From the entries that follow, pick out all lines holding "activity".

Records drawn from a dataset:
□ □ □ □ □ □ □
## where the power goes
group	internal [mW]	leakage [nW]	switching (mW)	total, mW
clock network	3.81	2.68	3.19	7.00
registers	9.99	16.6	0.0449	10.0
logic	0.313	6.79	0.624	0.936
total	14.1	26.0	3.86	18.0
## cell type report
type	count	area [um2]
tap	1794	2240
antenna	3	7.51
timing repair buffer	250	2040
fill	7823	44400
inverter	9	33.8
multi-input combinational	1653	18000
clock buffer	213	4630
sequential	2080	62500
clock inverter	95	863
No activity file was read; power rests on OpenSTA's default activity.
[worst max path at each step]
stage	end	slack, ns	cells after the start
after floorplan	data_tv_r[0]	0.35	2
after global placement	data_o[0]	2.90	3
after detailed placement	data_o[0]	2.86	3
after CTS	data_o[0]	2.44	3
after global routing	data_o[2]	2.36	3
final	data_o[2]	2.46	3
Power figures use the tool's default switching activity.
[config.mk]
export PLATFORM = sky130hd
export DESIGN_NAME = pong_top
export DESIGN_NICKNAME = d
export VERILOG_FILES = /design/src/hw/pong_draw_pkg.sv /design/src/hw/pong_geom_pkg.sv /design/src/hw/game_control.sv /design/src/hw/paddle_tracker.sv /design/src/hw/pong_top.sv /design/src/hw/puck_motion.sv /design/src/hw/span_drawer.sv
export SDC_FILE = /design/constraint.sdc
export NUM_CORES = 1
export LEC_CHECK = 0
export BUFFER_PORTS_ARGS = -buffer_cell sky130_fd_sc_hd__clkbuf_2
export CAP_MARGIN = 30
export CELL_PAD_IN_SITES_DETAIL_PLACEMENT = 1
export CELL_PAD_IN_SITES_GLOBAL_PLACEMENT = 1
export CORE_MARGIN = 2
export CORE_UTILIZATION = 53
export CTS_BUF_LIST = sky130_fd_sc_hd__clkbuf_4 sky130_fd_sc_hd__clkbuf_8 sky130_fd_sc_hd__clkbuf_16
export DETAILED_ROUTE_END_ITERATION = 8
export GPL_TIMING_DRIVEN = 1
export PLACE_DENSITY = 0.95
export SETUP_SLACK_MARGIN = 0.02
export SLEW_MARGIN = 20
export SYNTH_ARGS = -nofsm -noshare
export SYNTH_HDL_FRONTEND = slang
export SYNTH_HIERARCHICAL = 1
export SYNTH_SLANG_ARGS = --single-unit
[constraint.sdc]
create_clock -name CLOCK_50 -period 9 [get_ports CLOCK_50]
set_input_delay 0.9 -clock CLOCK_50 [delete_from_list [all_inputs] [get_ports CLOCK_50]]
set_output_delay 0.9 -clock CLOCK_50 [all_outputs]
set_load 0.005 [all_outputs]
[src/hw/pong_draw_pkg.sv]
package pong_draw_pkg;

        // 3 bit colour, red in the msb, blue in the lsb
        typedef logic [2:0] colour_t;

        localparam colour_t BG_COLOUR     = 3'b000;
        localparam colour_t BORDER_COLOUR = 3'b110;
        localparam colour_t PADDLE_COLOUR = 3'b111;
        localparam colour_t PUCK_COLOUR   = 3'b101;

        // ============================================================
        // drawing phases of the game sequencer
        // ============================================================

        typedef enum logic [3:0] {
                PH_CLEAR,
                PH_TOP,
                PH_RIGHT,
                PH_LEFT,
                PH_DELAY,
                PH_ERASE_PADDLE,
                PH_PADDLE_STEP,
                PH_DRAW_PADDLE,
                PH_ERASE_PUCK,
                PH_PUCK_STEP,
                PH_CHECK,
                PH_DRAW_PUCK,
                PH_RESTART
        } phase_t;

endpackage

[src/hw/pong_geom_pkg.sv]
package pong_geom_pkg;

        // ============================================================
        // coordinate types for the 160 x 120 frame buffer
        // ============================================================

        // 0..159 needs 8 bits
        typedef logic [7:0] coord_x_t;
        // 0..119 needs 7 bits
        typedef logic [6:0] coord_y_t;
        // longest run is a full screen row of 160 pixels
        typedef logic [7:0] span_len_t;

        localparam int SCREEN_WIDTH  = 160;
        localparam int SCREEN_HEIGHT = 120;

        // playfield walls
        localparam int LEFT_LINE  = 5;
        localparam int RIGHT_LINE = 154;
        localparam int TOP_LINE   = 5;

        // paddle sits on one fixed row near the bottom
        localparam int PADDLE_ROW     = 115;
        localparam int PADDLE_WIDTH   = 10;
        localparam int PADDLE_X_START = 75;
        localparam int PADDLE_STEP    = 2;

        // puck start position, roughly mid screen
        localparam int FACEOFF_X = 80;
        localparam int FACEOFF_Y = 60;

endpackage

[src/hw/game_control.sv]
`timescale 1ns/1ps

module game_control #(
        parameter int FRAME_DELAY = 6_250_000
) (
        input  logic                     CLOCK_50,
        input  logic                     KEY,
        input  logic                     span_done,
        input  logic                     miss,
        input  pong_geom_pkg::coord_x_t  paddle_x,
        input  pong_geom_pkg::coord_x_t  puck_x,
        input  pong_geom_pkg::coord_y_t  puck_y,
        output logic                     span_start,
        output pong_geom_pkg::coord_x_t  span_x,
        output pong_geom_pkg::coord_y_t  span_y,
        output pong_geom_pkg::span_len_t span_len,
        output logic                     span_vertical,
        output pong_draw_pkg::colour_t   span_colour,
        output logic                     paddle_step,
        output logic                     puck_step,
        output logic                     restart
);
        import pong_geom_pkg::*;
        import pong_draw_pkg::*;

        localparam int DELAY_W = $clog2(FRAME_DELAY + 1);

        phase_t             phase;
        // a span of the current phase is in flight
        logic               span_issued;
        logic               span_phase;
        coord_y_t           clear_row;
        logic [DELAY_W-1:0] delay_cnt;

        // strobes last exactly the one cycle spent in their phase
        assign paddle_step = (phase == PH_PADDLE_STEP);
        assign puck_step   = (phase == PH_PUCK_STEP);
        assign restart     = (phase == PH_RESTART);

        // ============================================================
        // span fields, decoded from the phase
        // ============================================================
        // they hold steady while a phase waits for span_done
        always_comb begin
                span_phase    = 1'b1;
                span_x        = coord_x_t'(LEFT_LINE);
                span_y        = coord_y_t'(TOP_LINE);
                span_len      = span_len_t'(SCREEN_HEIGHT - TOP_LINE);
                span_vertical = 1'b1;
                span_colour   = BORDER_COLOUR;
                case (phase)
                        PH_CLEAR: begin
                                span_x        = '0;
                                span_y        = clear_row;
                                span_len      = span_len_t'(SCREEN_WIDTH);
                                span_vertical = 1'b0;
                                span_colour   = BG_COLOUR;
                        end
                        PH_TOP: begin
                                span_len      = span_len_t'(RIGHT_LINE - LEFT_LINE + 1);
                                span_vertical = 1'b0;
                        end
                        PH_RIGHT: span_x = coord_x_t'(RIGHT_LINE);
                        // left border uses the defaults
                        PH_LEFT: span_x = coord_x_t'(LEFT_LINE);
                        PH_ERASE_PADDLE, PH_DRAW_PADDLE: begin
                                span_x        = paddle_x;
                                span_y        = coord_y_t'(PADDLE_ROW);
                                span_len      = span_len_t'(PADDLE_WIDTH);
                                span_vertical = 1'b0;
                                span_colour   = (phase == PH_DRAW_PADDLE) ? PADDLE_COLOUR
                                                                          : BG_COLOUR;
                        end
                        // puck is a one pixel span
                        PH_ERASE_PUCK, PH_DRAW_PUCK: begin
                                span_x        = puck_x;
                                span_y        = puck_y;
                                span_len      = span_len_t'(1);
                                span_vertical = 1'b0;
                                span_colour   = (phase == PH_DRAW_PUCK) ? PUCK_COLOUR
                                                                        : BG_COLOUR;
                        end
                        default: span_phase = 1'b0;
                endcase
        end

        // ============================================================
        // phase sequencer
        // ============================================================
        always_ff @(posedge CLOCK_50 or negedge KEY) begin
                if (!KEY) begin
                        phase       <= PH_CLEAR;
                        span_start  <= 1'b0;
                        span_issued <= 1'b0;
                        clear_row   <= '0;
                        delay_cnt   <= '0;
                end else begin
                        // one span_start per span phase visit
                        span_start <= span_phase && !span_issued;
                        if (span_phase && !span_issued) begin
                                span_issued <= 1'b1;
                        end
                        if (span_done) begin
                                span_issued <= 1'b0;
                        end
                        case (phase)
                                // one full width row per span
                                PH_CLEAR: begin
                                        if (span_done) begin
                                                if (clear_row == coord_y_t'(SCREEN_HEIGHT - 1)) begin
                                                        clear_row <= '0;
                                                        phase     <= PH_TOP;
                                                end else begin
                                                        clear_row <= clear_row + 1'b1;
                                                end
                                        end
                                end
                                PH_TOP: if (span_done) phase <= PH_RIGHT;
                                PH_RIGHT: if (span_done) phase <= PH_LEFT;
                                PH_LEFT: if (span_done) phase <= PH_DELAY;
                                // no pixel writes for FRAME_DELAY cycles
                                PH_DELAY: begin
                                        if (delay_cnt == DELAY_W'(FRAME_DELAY - 1)) begin
                                                delay_cnt <= '0;
                                                phase     <= PH_ERASE_PADDLE;
                                        end else begin
                                                delay_cnt <= delay_cnt + 1'b1;
                                        end
                                end
                                PH_ERASE_PADDLE: if (span_done) phase <= PH_PADDLE_STEP;
                                PH_PADDLE_STEP: phase <= PH_DRAW_PADDLE;
                                PH_DRAW_PADDLE: if (span_done) phase <= PH_ERASE_PUCK;
                                PH_ERASE_PUCK: if (span_done) phase <= PH_PUCK_STEP;
                                PH_PUCK_STEP: phase <= PH_CHECK;
                                // miss is valid the cycle after the puck step
                                PH_CHECK: phase <= miss ? PH_RESTART : PH_DRAW_PUCK;
                                PH_DRAW_PUCK: if (span_done) phase <= PH_DELAY;
                                PH_RESTART: phase <= PH_CLEAR;
                                default: phase <= PH_CLEAR;
                        endcase
                end
        end

endmodule

[src/hw/paddle_tracker.sv]
`timescale 1ns/1ps

module paddle_tracker (
        input  logic                    CLOCK_50,
        input  logic                    KEY,
        input  logic                    restart,
        input  logic                    paddle_step,
        input  logic                    btn_right,
        input  logic                    btn_left,
        output pong_geom_pkg::coord_x_t paddle_x
);
        import pong_geom_pkg::*;

        // paddle stays clear of both walls
        localparam int X_MIN = LEFT_LINE + 1;
        localparam int X_MAX = RIGHT_LINE - PADDLE_WIDTH;

        int next_x;

        // right button wins when both are held
        always_comb begin
                next_x = int'(paddle_x);
                if (btn_right) begin
                        next_x = next_x + PADDLE_STEP;
                end else if (btn_left) begin
                        next_x = next_x - PADDLE_STEP;
                end
                if (next_x > X_MAX) next_x = X_MAX;
                if (next_x < X_MIN) next_x = X_MIN;
        end

        always_ff @(posedge CLOCK_50 or negedge KEY) begin
                if (!KEY) begin
                        paddle_x <= coord_x_t'(PADDLE_X_START);
                end else if (restart) begin
                        paddle_x <= coord_x_t'(PADDLE_X_START);
                end else if (paddle_step) begin
                        paddle_x <= coord_x_t'(next_x);
                end
        end

endmodule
□ □ □ □ □ □ □
● TASK OUTPUT
No activity file was read; power rests on OpenSTA's default activity.
Power figures use the tool's default switching activity.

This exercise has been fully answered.